El proyecto minero Calcatreu, ubicado en la provincia de Río Negro, podrá retomar su producción luego de una reunión clave realizada en Ingeniero Jacobacci entre el Gobierno provincial, la empresa a cargo del yacimiento y los actores locales de la zona. La confirmación llegó de parte de la secretaria de Trabajo rionegrina, María Martha Avilez, quien remarcó que existían cuestiones pendientes en materia laboral y de seguridad e higiene que debían corregirse antes de habilitar la continuidad de las tareas.
Según explicó la funcionaria, el entendimiento alcanzado incluye compromisos concretos por parte de la compañía. En primer lugar, la incorporación inmediata de 30 trabajadores locales al proyecto. A eso se suma la capacitación de otras 30 personas, con una inversión que podrá llegar hasta los 2 millones de pesos por participante. El acuerdo contempla, además, la regularización de las observaciones detectadas en materia de seguridad e higiene, y la reactivación de la Mesa de Trabajo local, un espacio que vuelve a sumar la participación de la comunidad mapuche Peñi Mapu.

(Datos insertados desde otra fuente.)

--- src/rtl/key_matrix_scan.sv ---
// Row/column key-matrix scanner: drives one row at a time, debounces every key,
// and emits press/release events on a valid/ready port, stalling the scan rather than drop one.
module key_matrix_scan #(
  parameter int unsigned NUM_ROWS              = 4,
  parameter int unsigned NUM_ROWS_WIDTH        = 2,
  parameter int unsigned NUM_COLS              = 4,
  parameter int unsigned NUM_COLS_WIDTH        = 2,
  parameter int unsigned SCAN_DELAY            = 1000,
  parameter int unsigned SCAN_DELAY_WIDTH      = 10,
  parameter int unsigned DEBOUNCE_SCANS        = 4,
  parameter int unsigned DEBOUNCE_WIDTH        = 3,
  parameter bit          ROW_OUTPUT_ACTIVE_LOW = 1'b1,
  parameter bit          COL_INPUT_ACTIVE_LOW  = 1'b1
) (
  input  logic                         clk,
  input  logic                         i_rst_n,
  input  logic [NUM_COLS-1:0]          i_cols,
  output logic [NUM_ROWS-1:0]          o_rows,
  output logic [NUM_ROWS*NUM_COLS-1:0] o_keys,
  output logic                         o_key_valid,
  input  logic                         i_key_ready,
  output logic [NUM_ROWS_WIDTH-1:0]    o_key_row,
  output logic [NUM_COLS_WIDTH-1:0]    o_key_col,
  output logic                         o_key_pressed
);

  localparam int unsigned NUM_KEYS  = NUM_ROWS * NUM_COLS;
  localparam int unsigned KEY_IDX_W = NUM_ROWS_WIDTH + NUM_COLS_WIDTH;

  localparam logic [0:0] S_DWELL = 1'b0;
  localparam logic [0:0] S_EVAL  = 1'b1;

  logic [NUM_COLS-1:0]         r_sync1, r_sync2, r_sample;
  logic [0:0]                  r_state;
  logic [SCAN_DELAY_WIDTH-1:0] r_dwell;
  logic [NUM_ROWS_WIDTH-1:0]   r_row;
  logic [NUM_COLS_WIDTH-1:0]   r_col;
  logic [NUM_KEYS-1:0]         r_keys;
  logic [DEBOUNCE_WIDTH-1:0]   r_cnt [NUM_KEYS];
  logic                        r_valid;
  logic [NUM_ROWS_WIDTH-1:0]   r_ev_row;
  logic [NUM_COLS_WIDTH-1:0]   r_ev_col;
  logic                        r_ev_pressed;

  logic [NUM_COLS-1:0]       w_raw;
  logic [KEY_IDX_W-1:0]      w_key_idx;
  logic                      w_key_raw, w_key_state, w_differ, w_hit;
  logic                      w_eval, w_stall, w_load, w_last_col, w_last_dwell;
  logic [DEBOUNCE_WIDTH-1:0] w_cnt_inc;
  logic [NUM_ROWS_WIDTH-1:0] w_next_row;
  logic [NUM_ROWS-1:0]       w_row_onehot;

  assign w_raw        = COL_INPUT_ACTIVE_LOW ? ~r_sync2 : r_sync2;
  assign w_key_idx    = KEY_IDX_W'(r_row) * KEY_IDX_W'(NUM_COLS) + KEY_IDX_W'(r_col);
  assign w_key_raw    = r_sample[r_col];
  assign w_key_state  = r_keys[w_key_idx];
  assign w_cnt_inc    = r_cnt[w_key_idx] + 1'b1;
  assign w_differ     = w_key_raw != w_key_state;
  assign w_hit        = w_differ && (w_cnt_inc == DEBOUNCE_WIDTH'(DEBOUNCE_SCANS));
  assign w_eval       = r_state == S_EVAL;
  // A key that needs to emit while the previous event is still unaccepted freezes the scan.
  assign w_stall      = w_eval && w_hit && r_valid && !i_key_ready;
  assign w_load       = w_eval && w_hit && !w_stall;
  assign w_last_col   = r_col == NUM_COLS_WIDTH'(NUM_COLS - 1);
  assign w_last_dwell = r_dwell == SCAN_DELAY_WIDTH'(SCAN_DELAY - 1);
  assign w_next_row   = (r_row == NUM_ROWS_WIDTH'(NUM_ROWS - 1)) ? '0 : r_row + 1'b1;
  assign w_row_onehot = NUM_ROWS'(1) << r_row;

  assign o_rows        = ROW_OUTPUT_ACTIVE_LOW ? ~w_row_onehot : w_row_onehot;
  assign o_keys        = r_keys;
  assign o_key_valid   = r_valid;
  assign o_key_row     = r_ev_row;
  assign o_key_col     = r_ev_col;
  assign o_key_pressed = r_ev_pressed;

  always_ff @(posedge clk or negedge i_rst_n) begin
    if (!i_rst_n) begin
      r_sync1 <= {NUM_COLS{COL_INPUT_ACTIVE_LOW}};
      r_sync2 <= {NUM_COLS{COL_INPUT_ACTIVE_LOW}};
    end else begin
      r_sync1 <= i_cols;
      r_sync2 <= r_sync1;
    end
  end

  always_ff @(posedge clk or negedge i_rst_n) begin
    if (!i_rst_n) begin
      r_state  <= S_DWELL;
      r_dwell  <= '0;
      r_row    <= '0;
      r_col    <= '0;
      r_sample <= '0;
    end else if (r_state == S_DWELL) begin
      if (w_last_dwell) begin
        r_sample <= w_raw;
        r_col    <= '0;
        r_state  <= S_EVAL;
      end else begin
        r_dwell <= r_dwell + 1'b1;
      end
    end else if (!w_stall) begin
      if (w_last_col) begin
        r_row   <= w_next_row;
        r_dwell <= '0;
        r_state <= S_DWELL;
      end else begin
        r_col <= r_col + 1'b1;
      end
    end
  end

  always_ff @(posedge clk or negedge i_rst_n) begin
    if (!i_rst_n) begin
      r_keys <= '0;
      for (int unsigned i = 0; i < NUM_KEYS; i++) r_cnt[i] <= '0;
    end else if (w_eval && !w_stall) begin
      if (!w_differ) begin
        r_cnt[w_key_idx] <= '0;
      end else if (w_hit) begin
        r_keys[w_key_idx] <= w_key_raw;
        r_cnt[w_key_idx]  <= '0;
      end else begin
        r_cnt[w_key_idx] <= w_cnt_inc;
      end
    end
  end

  always_ff @(posedge clk or negedge i_rst_n) begin
    if (!i_rst_n) begin
      r_valid      <= 1'b0;
      r_ev_row     <= '0;
      r_ev_col     <= '0;
      r_ev_pressed <= 1'b0;
    end else if (w_load) begin
      r_valid      <= 1'b1;
      r_ev_row     <= r_row;
      r_ev_col     <= r_col;
      r_ev_pressed <= w_key_raw;
    end else if (r_valid && i_key_ready) begin
      r_valid <= 1'b0;
    end
  end

endmodule
File: src/rtl/conv2d_pkg.sv
// Shared defaults and counter-width helpers for the conv2d datapath.
// Optional top zero padding is enabled with LINEBUF_ZERO_PAD_EN.
package conv2d_pkg;

    localparam int DATA_WIDTH_DEF = 16;
    localparam int IMG_WIDTH_DEF  = 64;
    localparam int IMG_HEIGHT_DEF = 64;

    function automatic int cnt_w(input int n);
        return (n > 1) ? $clog2(n) : 1;
    endfunction

    localparam int COL_W_DEF = cnt_w(IMG_WIDTH_DEF);
    localparam int ROW_W_DEF = cnt_w(IMG_HEIGHT_DEF);

endpackage

File: src/rtl/line_mem.sv
// One line of pixel storage: single address, read-before-write.
// Contents are deliberately not reset.
module line_mem #(
    parameter int DATA_WIDTH = 16,
    parameter int DEPTH      = 64,
    parameter int ADDR_W     = 6
) (
    input  logic                         clk,
    input  logic                         we,
    input  logic [ADDR_W-1:0]            addr,
    input  logic signed [DATA_WIDTH-1:0] wdata,
    output logic signed [DATA_WIDTH-1:0] rdata
);

    logic signed [DATA_WIDTH-1:0] mem [DEPTH];

    // Async read sees the old word; the write lands on the edge.
    assign rdata = mem[addr];

    always_ff @(posedge clk) begin
        if (we) begin
            mem[addr] <= wdata;
        end
    end

endmodule
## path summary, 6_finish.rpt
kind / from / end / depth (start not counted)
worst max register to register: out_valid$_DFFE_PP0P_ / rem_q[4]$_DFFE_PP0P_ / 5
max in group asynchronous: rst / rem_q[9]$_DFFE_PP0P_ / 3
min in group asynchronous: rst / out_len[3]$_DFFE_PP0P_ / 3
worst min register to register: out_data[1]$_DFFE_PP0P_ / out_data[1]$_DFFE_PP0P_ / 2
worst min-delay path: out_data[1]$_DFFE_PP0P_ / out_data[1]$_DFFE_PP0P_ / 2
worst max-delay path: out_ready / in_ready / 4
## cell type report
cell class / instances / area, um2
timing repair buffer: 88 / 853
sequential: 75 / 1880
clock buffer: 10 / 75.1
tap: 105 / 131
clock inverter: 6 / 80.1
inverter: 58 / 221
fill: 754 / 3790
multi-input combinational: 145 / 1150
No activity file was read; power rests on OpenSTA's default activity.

Uno de los puntos centrales de la negociación fue la prioridad para la mano de obra provincial. Avilez fue clara al señalar que las futuras búsquedas laborales del proyecto deberán canalizarse a través del Servicio de Empleo Rionegrino (SER) y de las bolsas de trabajo municipales y gremiales, respetando los mecanismos ya establecidos. La funcionaria remarcó que antes de recurrir a la contratación de personal de otras provincias, la empresa deberá agotar las posibilidades de empleo con trabajadores rionegrinos.
El Gobierno provincial también se comprometió a sostener un rol activo en el control del cumplimiento de lo acordado. Avilez adelantó que continuarán las tareas de fiscalización sobre las condiciones de higiene y seguridad en el yacimiento, y que se buscará fortalecer el sistema de emergencia correspondiente a este tipo de proyectos. En ese sentido, destacó el valor de la Mesa de Trabajo como un ámbito de diálogo permanente, que no debería activarse únicamente frente a un conflicto, sino funcionar como un espacio de anticipación y seguimiento constante de cada compromiso asumido.

La funcionaria fue enfática al señalar que la provincia no concibe la producción y el trabajo digno como caminos separados, sino como objetivos que deben avanzar juntos: empleo local, trabajadores capacitados y condiciones laborales seguras. Según su lectura, lo resuelto en torno a Calcatreu funciona como un antecedente que marca el rumbo para otros grandes proyectos que se instalan en Río Negro, en tanto la provincia manifiesta su disposición a acompañar las inversiones exigiendo, al mismo tiempo, el cumplimiento de reglas claras y garantizando estabilidad jurídica, política e institucional.